Title Page[Submitted, accepted and published by Elsevier, Acta Tropica, 123: 1-7 (2012)]
Challenges for diagnosis and control of cystic hydatid disease
T. S. Barnes,1 P. Deplazes2, B. Gottstein,3 D.J.Jenkins,4A. Mathis2, M. Siles-Lucas,5 P. R. Torgerson,6 I. Ziadinov,2D. D. Heath,7
1 The University of Queensland, School of Veterinary Science, Gatton, QLD, Australia.()
2Vetsuisse-Faculty, University of Zurich, Institute of Parasitology, Zurich, Switzerland.( )
3Institute of Parasitology, University of Bern, Bern, Switzerland.( )
4School of Animal and Veterinary Science, Charles Sturt University, Wagga Wagga, NSW,Australia.()
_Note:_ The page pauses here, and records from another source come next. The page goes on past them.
[src/verilog/ringer_pkg.sv]
// constants, types and tone tables of the tone ringer core
package ringer_pkg;

    // ==========================================================
    // timing base
    // ==========================================================
    localparam int OSC_HZ = 32000;
    localparam int BAND_LOW_HZ = 14;
    localparam int BAND_HIGH_HZ = 66;
    localparam int SWEEP_SLOW_HZ = 10;
    localparam int SWEEP_FAST_HZ = 20;

    localparam int PER_W = 12;
    localparam int HALF_W = 7;
    localparam int SWEEP_W = 12;
    localparam int IDX_W = 2;

    // longest accepted ring period rounds down, shortest rounds up
    localparam logic [PER_W-1:0] PER_MAX = PER_W'(OSC_HZ / BAND_LOW_HZ);
    localparam logic [PER_W-1:0] PER_MIN =
        PER_W'((OSC_HZ + BAND_HIGH_HZ - 1) / BAND_HIGH_HZ);
    localparam logic [PER_W-1:0] PER_SAT = {PER_W{1'b1}};
    localparam logic [PER_W-1:0] PER_ONE = PER_W'(1);

    localparam logic [SWEEP_W-1:0] SWEEP_SLOW_LEN =
        SWEEP_W'(OSC_HZ / SWEEP_SLOW_HZ);
    localparam logic [SWEEP_W-1:0] SWEEP_FAST_LEN =
        SWEEP_W'(OSC_HZ / SWEEP_FAST_HZ);
    localparam logic [SWEEP_W-1:0] SWEEP_ONE = SWEEP_W'(1);

    localparam logic [IDX_W-1:0] IDX_FIRST = 2'h0;
    localparam logic [IDX_W-1:0] IDX_ONE = 2'h1;
    localparam logic [IDX_W-1:0] IDX_LAST2 = 2'h1;
    localparam logic [IDX_W-1:0] IDX_LAST3 = 2'h2;
    localparam logic [HALF_W-1:0] HALF_ONE = HALF_W'(1);

    // ==========================================================
    // tone select codes (a is the msb)
    // ==========================================================
    localparam logic [2:0] SEL_LOW3 = 3'h0;
    localparam logic [2:0] SEL_DEEP3 = 3'h1;
    localparam logic [2:0] SEL_HIGH3 = 3'h2;
    localparam logic [2:0] SEL_MID3 = 3'h3;
    localparam logic [2:0] SEL_HIGH2 = 3'h4;
    localparam logic [2:0] SEL_MID2 = 3'h5;
    localparam logic [2:0] SEL_TOP2 = 3'h6;
    localparam logic [2:0] SEL_LOW2 = 3'h7;

    typedef struct packed {
        logic three;
        logic [2:0][HALF_W-1:0] half;
    } tone_cfg_t;

    typedef enum logic {ST_IDLE, ST_RING} ring_state_t;

    // half period in oscillator ticks, rounded to nearest
    function automatic logic [HALF_W-1:0] half_of(input int hz);
        half_of = HALF_W'((OSC_HZ / 2 + hz / 2) / hz);
    endfunction

    function automatic tone_cfg_t mk3(input int f0, input int f1,
                                      input int f2);
        mk3.three = 1'b1;
        mk3.half = {half_of(f2), half_of(f1), half_of(f0)};
    endfunction

    function automatic tone_cfg_t mk2(input int f0, input int f1);
        mk2.three = 1'b0;
        mk2.half = {half_of(f1), half_of(f1), half_of(f0)};
    endfunction

    function automatic tone_cfg_t decode_tones(input logic [2:0] sel);
        if (sel == SEL_DEEP3) decode_tones = mk3(233, 382, 446);
        else if (sel == SEL_HIGH3) decode_tones = mk3(800, 1066, 1333);
        else if (sel == SEL_MID3) decode_tones = mk3(400, 533, 666);
        else if (sel == SEL_LOW3) decode_tones = mk3(466, 764, 892);
        else if (sel == SEL_HIGH2) decode_tones = mk2(1000, 1250);
        else if (sel == SEL_TOP2) decode_tones = mk2(1172, 1333);
        else if (sel == SEL_MID2) decode_tones = mk2(500, 625);
        else decode_tones = mk2(586, 666);
    endfunction

endpackage

[src/verilog/tone_square_gen.sv]
// square wave generator with complementary outputs
module tone_square_gen import ringer_pkg::*; (
    input wire logic clk_i,
    input wire logic rst_i,
    input wire logic tick_i,
    input wire logic run_i,
    input wire logic [HALF_W-1:0] half_i,
    output logic wave_pos_o,
    output logic wave_neg_o
);

    logic [HALF_W-1:0] half_cnt;
    logic half_done;

    assign half_done = (half_cnt >= half_i - HALF_ONE);

    // ==========================================================
    // half period counter
    // ==========================================================
    always_ff @(posedge clk_i or posedge rst_i) begin
        if (rst_i) begin
            half_cnt <= '0;
            wave_pos_o <= 1'b0;
            wave_neg_o <= 1'b1;
        end else if (!run_i) begin
            half_cnt <= '0;
            wave_pos_o <= 1'b0;
            wave_neg_o <= 1'b1;
        end else if (tick_i) begin
            if (half_done) begin
                half_cnt <= '0;
                wave_pos_o <= ~wave_pos_o;
                wave_neg_o <= wave_pos_o;
            end else begin
                half_cnt <= half_cnt + HALF_ONE;
            end
        end
    end

    a_toggle_on_tick: assert property (
        @(posedge clk_i) disable iff (rst_i)
        run_i && $past(run_i) && $changed(wave_pos_o) |-> $past(tick_i))
        else $error("tone toggled without oscillator tick");

endmodule // tone_square_gen

[src/verilog/tone_ringer_sequencer.sv]
// tone ringer core: ring band check, tone sequencer, bridge drive
//
// Behaviour
// tones only while ring frequency 14..66 Hz
// codes 000..011 pick three-tone sequences
// codes 100..111 pick two-tone sequences
// sweep select low 10 Hz, high 20 Hz
// each tone a 50% duty square wave
// two tone outputs always complementary
// all timing divided from 32 kHz oscillator
// start at first tone, advance per sweep
module tone_ringer_sequencer import ringer_pkg::*; (
    input wire logic clk_i,
    input wire logic rst_i,
    input wire logic main_osc_i,
    input wire logic ring_line_in_i,
    input wire logic [2:0] tone_sel_i,
    input wire logic sweep_fast_i,
    output logic bell_drive_pos_o,
    output logic bell_drive_neg_o,
    output logic ring_detect_o
);

    // ==========================================================
    // oscillator and ring edges
    // ==========================================================
    logic osc_q;
    logic ring_q;
    logic osc_tick;
    logic ring_rise;
    logic [PER_W-1:0] per_cnt;
    logic per_ok;
    logic per_long;

    assign osc_tick = main_osc_i & ~osc_q;
    assign ring_rise = osc_tick & ring_line_in_i & ~ring_q;
    assign per_ok = (per_cnt >= PER_MIN) && (per_cnt <= PER_MAX);
    assign per_long = (per_cnt > PER_MAX);

    always_ff @(posedge clk_i or posedge rst_i) begin
        if (rst_i) begin
            osc_q <= 1'b0;
        end else begin
            osc_q <= main_osc_i;
        end
    end

    always_ff @(posedge clk_i or posedge rst_i) begin
        if (rst_i) begin
            ring_q <= 1'b0;
        end else if (osc_tick) begin
            ring_q <= ring_line_in_i;
        end
    end

    // ==========================================================
    // ring period measurement
    // ==========================================================
    always_ff @(posedge clk_i or posedge rst_i) begin
        if (rst_i) begin
            per_cnt <= PER_SAT;
        end else if (ring_rise) begin
            per_cnt <= PER_ONE;
        end else if (osc_tick && per_cnt != PER_SAT) begin
            per_cnt <= per_cnt + PER_ONE;
        end
    end

    // in band only after two edges spaced within the band
    always_ff @(posedge clk_i or posedge rst_i) begin
        if (rst_i) begin
            ring_detect_o <= 1'b0;
        end else if (ring_rise) begin
            ring_detect_o <= per_ok;
        end else if (osc_tick && per_long) begin
            ring_detect_o <= 1'b0;
        end
    end

    // ==========================================================
    // sequencer
    // ==========================================================
    ring_state_t state;
    ring_state_t next_state;
    tone_cfg_t cfg;
    logic [SWEEP_W-1:0] sweep_cnt;
    logic [SWEEP_W-1:0] sweep_len;
    logic [IDX_W-1:0] tone_idx;
    logic [IDX_W-1:0] last_idx;
    logic [IDX_W-1:0] next_idx;
    logic step;
    logic tone_run;
    logic [HALF_W-1:0] tone_half;

    assign cfg = decode_tones(tone_sel_i);
    assign sweep_len = sweep_fast_i ? SWEEP_FAST_LEN : SWEEP_SLOW_LEN;
    assign last_idx = cfg.three ? IDX_LAST3 : IDX_LAST2;
    assign next_idx = (tone_idx >= last_idx) ? IDX_FIRST
                                             : tone_idx + IDX_ONE;
    assign step = (state == ST_RING) && osc_tick
                  && (sweep_cnt >= sweep_len - SWEEP_ONE);
    assign tone_run = (state == ST_RING);
    assign tone_half = cfg.half[tone_idx];

    always_comb begin
        next_state = state;
        case (state)
            ST_IDLE: begin
                if (ring_detect_o) begin
                    next_state = ST_RING;
                end
            end
            ST_RING: begin
                if (!ring_detect_o) begin
                    next_state = ST_IDLE;
                end
            end
            default: begin
                next_state = ST_IDLE;
            end
        endcase
    end

    always_ff @(posedge clk_i or posedge rst_i) begin
        if (rst_i) begin
            state <= ST_IDLE;
        end else begin
            state <= next_state;
        end
    end

    always_ff @(posedge clk_i or posedge rst_i) begin
        if (rst_i) begin
            sweep_cnt <= '0;
            tone_idx <= IDX_FIRST;
        end else if (state != ST_RING) begin
            sweep_cnt <= '0;
            tone_idx <= IDX_FIRST;
        end else if (step) begin
            sweep_cnt <= '0;
            tone_idx <= next_idx;
        end else if (osc_tick) begin
            sweep_cnt <= sweep_cnt + SWEEP_ONE;
        end
    end

    // ==========================================================
    // bridge drive
    // ==========================================================
    tone_square_gen u_gen (
        .clk_i(clk_i),
        .rst_i(rst_i),
        .tick_i(osc_tick),
        .run_i(tone_run),
        .half_i(tone_half),
        .wave_pos_o(bell_drive_pos_o),
        .wave_neg_o(bell_drive_neg_o)
    );

    // ==========================================================
    // checks
    // ==========================================================
    a_drive_complement: assert property (
        @(posedge clk_i) disable iff (rst_i)
        bell_drive_pos_o != bell_drive_neg_o)
        else $error("bridge outputs not complementary");

    a_silent_out_band: assert property (
        @(posedge clk_i) disable iff (rst_i)
        !ring_detect_o |=> ##1 !bell_drive_pos_o)
        else $error("tone output active outside ring band");

    a_band_accept: assert property (
        @(posedge clk_i) disable iff (rst_i)
        ring_rise && per_cnt >= PER_MIN && per_cnt <= PER_MAX
        |=> ring_detect_o ##1 (state == ST_RING))
        else $error("in-band ring not accepted");

    a_band_too_fast: assert property (
        @(posedge clk_i) disable iff (rst_i)
        ring_rise && per_cnt < PER_MIN |=> !ring_detect_o)
        else $error("ring above band accepted");

    a_band_too_slow: assert property (
        @(posedge clk_i) disable iff (rst_i)
        osc_tick && per_cnt > PER_MAX |=> !ring_detect_o)
        else $error("ring below band kept active");

    a_period_restart: assert property (
        @(posedge clk_i) disable iff (rst_i)
        ring_rise |=> per_cnt == PER_ONE)
        else $error("ring period count not restarted");

    a_run_follows: assert property (
        @(posedge clk_i) disable iff (rst_i)
        $changed(ring_detect_o) |=> tone_run == $past(ring_detect_o))
        else $error("tone enable does not follow ring detect");

    a_idle_quiet: assert property (
        @(posedge clk_i) disable iff (rst_i)
        !tone_run |=> !bell_drive_pos_o && bell_drive_neg_o)
        else $error("bridge not at rest while idle");

    a_start_first: assert property (
        @(posedge clk_i) disable iff (rst_i)
        $rose(tone_run) |-> tone_idx == IDX_FIRST && sweep_cnt == '0)
        else $error("sequence did not start at first tone");

    a_three_wrap: assert property (
        @(posedge clk_i) disable iff (rst_i)
        step && cfg.three && tone_idx == IDX_LAST3 |=> tone_idx == IDX_FIRST)
        else $error("three-tone sequence did not wrap");

    a_two_wrap: assert property (
        @(posedge clk_i) disable iff (rst_i)
        step && !cfg.three && tone_idx == IDX_LAST2 |=> tone_idx == IDX_FIRST)
        else $error("two-tone sequence did not wrap");

    a_sweep_hold: assert property (
        @(posedge clk_i) disable iff (rst_i)
        tone_run && !step && $past(tone_run)
        |=> $stable(tone_idx) || !tone_run)
        else $error("tone advanced before sweep period end");

    a_step_only: assert property (
        @(posedge clk_i) disable iff (rst_i)
        tone_run && $past(tone_run) && $changed(tone_idx) |-> $past(step))
        else $error("tone index moved without sweep step");

endmodule // tone_ringer_sequencer

[config.mk]
export PLATFORM = sky130hd
export DESIGN_NAME = tone_ringer_sequencer
export DESIGN_NICKNAME = d
export VERILOG_FILES = /design/src/verilog/ringer_pkg.sv /design/src/verilog/tone_square_gen.sv /design/src/verilog/tone_ringer_sequencer.sv
export SDC_FILE = /design/constraint.sdc
export NUM_CORES = 1
export LEC_CHECK = 0
export BUFFER_PORTS_ARGS = -buffer_cell sky130_fd_sc_hd__buf_2
export CAP_MARGIN = 10
export CORE_AREA = 2 2 65 97
export CTS_BUF_LIST = sky130_fd_sc_hd__clkbuf_8
export DETAILED_ROUTE_END_ITERATION = 12
export DIE_AREA = 0 0 67 99
export PLACE_DENSITY_LB_ADDON = 0.25
export SETUP_SLACK_MARGIN = 0.5
export SKIP_CTS_REPAIR_TIMING = 1
export SLEW_MARGIN = 20
export SYNTH_ARGS = -nofsm -noshare
export SYNTH_HDL_FRONTEND = slang
export SYNTH_SLANG_ARGS = --single-unit
[constraint.sdc]
create_clock -name clk_i -period 3 [get_ports clk_i]
set_input_delay 0.6 -clock clk_i [delete_from_list [all_inputs] [get_ports clk_i]]
set_output_delay 0.6 -clock clk_i [all_outputs]
set_load 0.02 [all_outputs]
==> results by stage, run 1 <==
Routing:
- For this block, the routed nets add up to 5.67 mm of wire.
- After detailed routing, the average wire length per cell comes to 13.9 um.
- After detailed routing, the number of remaining DRC violations is 0.
- For this block, the via count after detailed routing is 2,295.
- The first detailed-routing pass ran for 4 iterations.
- The violation count after the first detailed-routing iteration is 106.
- The vias per cell is 5.63.
- In this run the remaining antenna-violating nets after routing total 0.

CTS:
- The number of sinks handled by clock tree synthesis is 39.
- Buffers inserted during clock tree synthesis total 5.
- The clock transition at the registers of the reported paths is 80 ps.
- The clock root buffer master is sky130_fd_sc_hd__clkbuf_8.
- The longest clock path from root to sink contains 2 buffers.
- The clock tree from TritonCTS is built.
- The total number of H-tree levels is 2.
- The clock network latency to the later pin of the worst-skew pair is 290 ps.

Power and ir drop:
- Of the total power, the clock network draws 0.227.
- IR analysis of the VDD net gives a maximum drop of 0.340 mV.
- Of the total power, the share spent switching nets is 0.345.
- In this run the power density over the cells is 538 nW/um2.
- The total power is 1.69 mW.
- The analysis attributes to cell leakage a power of 1.38 nW.
- Of the total power, registers draw 0.443.
- The internal power of the cells totals 1.11 mW.
- The analysis attributes to net switching a power of 0.582 mW.
- The share of total power dissipated in combinational logic is 0.329.

Yosys:
- The average cell area after synthesis is 8.78 um2.
- The predominant post-synthesis flop cell is sky130_fd_sc_hd__dfrtp_1.
- The Yosys step of the flow raised 0 warnings.
- The sequential cell area fraction in the yosys report is 0.360.
- The cell count after synthesis came out at 314.
- The adder and majority cell fraction of the synthesized area is 0.0980.
- Summed over all instances, the cell type with the most area after synthesis is sky130_fd_sc_hd__dfrtp_1.
- The fraction of the mapped netlist area in compound gates is 0.154.
- Synthesis produced a netlist with a net count of 343.
- Of the total synthesized cell area, the portion taken by XOR and XNOR cells is 0.0826.
- The post-synthesis register bit count is 39.
- By area the synthesized netlist is led by sky130_fd_sc_hd__dfrtp_1 (24%), sky130_fd_sc_hd__dfstp_2 (12%), sky130_fd_sc_hd__ha_1 (9.1%).
- Counting flops with a built-in enable in the synthesized netlist gives 0.
- The share of synthesized cell area in and, or, nand and nor gates is 0.251.
- After synthesis, the most frequently instantiated cells are sky130_fd_sc_hd__nor2_1 (34), sky130_fd_sc_hd__nand2_1 (31), sky130_fd_sc_hd__dfrtp_1 (26), sky130_fd_sc_hd__o21ai_0 (22), sky130_fd_sc_hd__a21oi_1 (21).
- The count of unique library cells instantiated by Yosys is 61.
- Measured against the total synthesized area, the mux share comes to 0.00409.
- The area of the mapped netlist is 2760 um2.
- The largest family of logic cells by synthesized area is simple AND/OR/NAND/NOR gates.
- The share of synthesized area in the top cell type comes to 0.236.
- The cell with the most instances after synthesis is sky130_fd_sc_hd__nor2_1.
- Of all flip-flops after synthesis, the portion carrying an async set or reset was 1.00.

STA:
- The hold violation count in the final report was 0.
- The max-slew violation total from the final report is 0.
- The slew at the pin closest to its max-slew limit is 492 ps.
- The worst slew margin relative to its limit is 0.672.
- The post-route setup TNS is 0 ps.
- Setup violations remaining at the end of the flow were counted as 0.
- The worst setup slack after layout is 87.7 ps.
- The final period demand of the worst path is 2910 ps.
- For the final database, setup skew stands at 5.79 ps.
- Based on the critical path, the design can be clocked at up to 343 MHz.
- The ratio of final minimum period to clock period is 0.971.
- Setup repair after global routing could not meet its margin everywhere.

Floorplan:
- During I/O placement, the number of pins put on the boundary was 11.
- In this run the vertical extent of the chip is 99 um.
- The floorplan step defined a die boundary enclosing 6630 um2.
- The number of placement rows is 34.
- The core region is 5790 um2.
- The initial utilization of the core area, before any placement, comes to 0.476.
- The floorplan step set the die width to 67 um.

Global routing:
- The global route total overflow is 0.
- For this run, the total global-route usage over all layers was measured as 0.188.
- The via count of the first global-routing pass is 2,282.
- The pin count of the biggest net entering global routing is 40.
- The first global-routing pass estimated 9.87 mm of wire.
- The initial antenna violation count came to 0.

Outcome:
- The run finished with clean final reports.

Place:
- The congestion estimate from routability-driven global placement came to 0.794.
- In this run the tool buffered the top-level ports with 10 buffer cells.
- The instance area at placement is 2940 um2.
- In this run, placement finished with an instance count of 397.
- Detailed placement ended at an HPWL of 4.04 mm.
- Timing analysis after detailed placement gives a worst setup slack of -289 ps.

Setup path:
- The cell type group with the largest total delay on the critical path is adder cells.
- The kind of launch point of the worst setup path is a primary input.
- Traced cell by cell, the critical path runs through buf_8 > fa_2 > a21oi_2 > nor3_2 > nor3_1 > nor2_1 > ha_2 > xor2_1 > ha_1 > a21oi_2 > o21ai_2 > a211o_4 > nor2_4 > mux2_2.
- At the worst endpoint, the arrival time is 3150 ps.
- The category of the worst setup path capture point is a register.
- The largest fanout of any net on the critical path is 5.
- Among the stages of the critical path, the cell type that occurs most often is sky130_fd_sc_hd__a21oi_2.
- For the worst flop-to-flop path, the logic depth is 14.
- The cell type of the slowest stage on the worst timing path is sky130_fd_sc_hd__fa_2.
- The number of buffer and inverter stages on the critical path is 1.
- The critical path is of the in2reg type.
- In this run the number of cells on the critical path is 14.
- The delay contributed by the slowest stage of the critical path is 410 ps.
- The endpoint required time on the critical path is 3230 ps.

Finish:
- The net count of the finished layout is 364.
- The repair_antennas step left the layout with diodes totalling 0.
- Relative to the synthesized area, the layout overhead comes to 13.8%.
- The total of fill cells in the finished design is 560.
- With fillers left out, the area of the finished cells amounts to 3140 um2.
- The proportion of layout cells with a drive suffix above 1 is 0.235.
- The count of non-filler cells in the finished layout is 408.

Flow run:
- The number of max-cap violations is 0.

Min path:
- The worst hold-check path type is in2async.
==> power by group through the flow <==
stage / clock network, mW / logic, mW / registers, mW
after CTS: 0.399 / 0.469 / 0.747
after global placement: 0 / 0.454 / 0.752
after floorplan: 0 / 0.347 / 0.745
after global routing: 0.417 / 0.633 / 0.763
final: 0.384 / 0.556 / 0.748
after detailed placement: 0 / 0.466 / 0.755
5IRNASA, CSIC,Cordel de Merinas,40-52. 37008, Salamanca, Spain. ( )
6Vetsuisse-Faculty, University of Zurich, Institute for Epidemiology, Zurich, Switzerland.( )
7 Animal Health Division, AgResearch, Hopkirk Research Centre, Palmerston North, NewZealand. ()
Corresponding Author:
Tamsin Barnes,
School of Veterinary Science,
The University of Queensland,
Gatton Campus,
Gatton,
4343,
Australia
Tel: +61 7 5460 1965
Fax: +61 7 5640 1922
Email:
Abstract
This paper is based on the experience of the authors, with the aim to define the challenges for Echinococcus granulosus (E.g./CE) diagnosis and control for those countries that may now or in the future be contemplating control of hydatid disease. A variety of methods are available for diagnosis in humans but a world standard is lacking. Diagnosis in definitive hosts can avoid necropsy by the use of methods such as coproantigen detection but test performance is variable between populations. A sylvatic cycle adds challenges in some countries and the epidemiology of the parasite in these hosts is poorly understood. Control by solely administering praziquantel to dogs is not effective in developing countries where the disease is endemic. Additional avenues to pursue include the instigation of participatory planning, use of an existing vaccination for intermediate hosts and development of a vaccine and long-acting anthelmitic implants for definitive hosts. Promoting public acceptance of control of the dog population by humane euthanasia and reduced reproduction is also essential.
Key Words
Hydatid Disease; Echinococcus granulosus; Echinococcus multilocularis; Challenges; Control; Diagnosis in humans; Diagnosis in animals; Sylvatic hosts.
Introduction
Members of the genus Echinococcus have two-host life cycles; the definitive hosts are carnivores (canids or felids) and the intermediate hosts are herbivores or omnivores. Both hosts may be either domestic or sylvatic. Echinococcus granulosushas a worldwide distribution and E. multilocularis is endemic in the northern hemisphere (McManus et al., 2003). During the previous 50 years, control of hydatid disease caused by E.granulosus has been undertaken in several jurisdictions around the world, but these control programs have had varying degrees of success(Craig and Larrieu, 2006). There are ongoing challenges in diagnosing infection in different host species. Consequently it is difficult to assess prevalence and infection pressure in any host population. Although there are a variety of different control measures available they all have serious difficulties when applied at the population level.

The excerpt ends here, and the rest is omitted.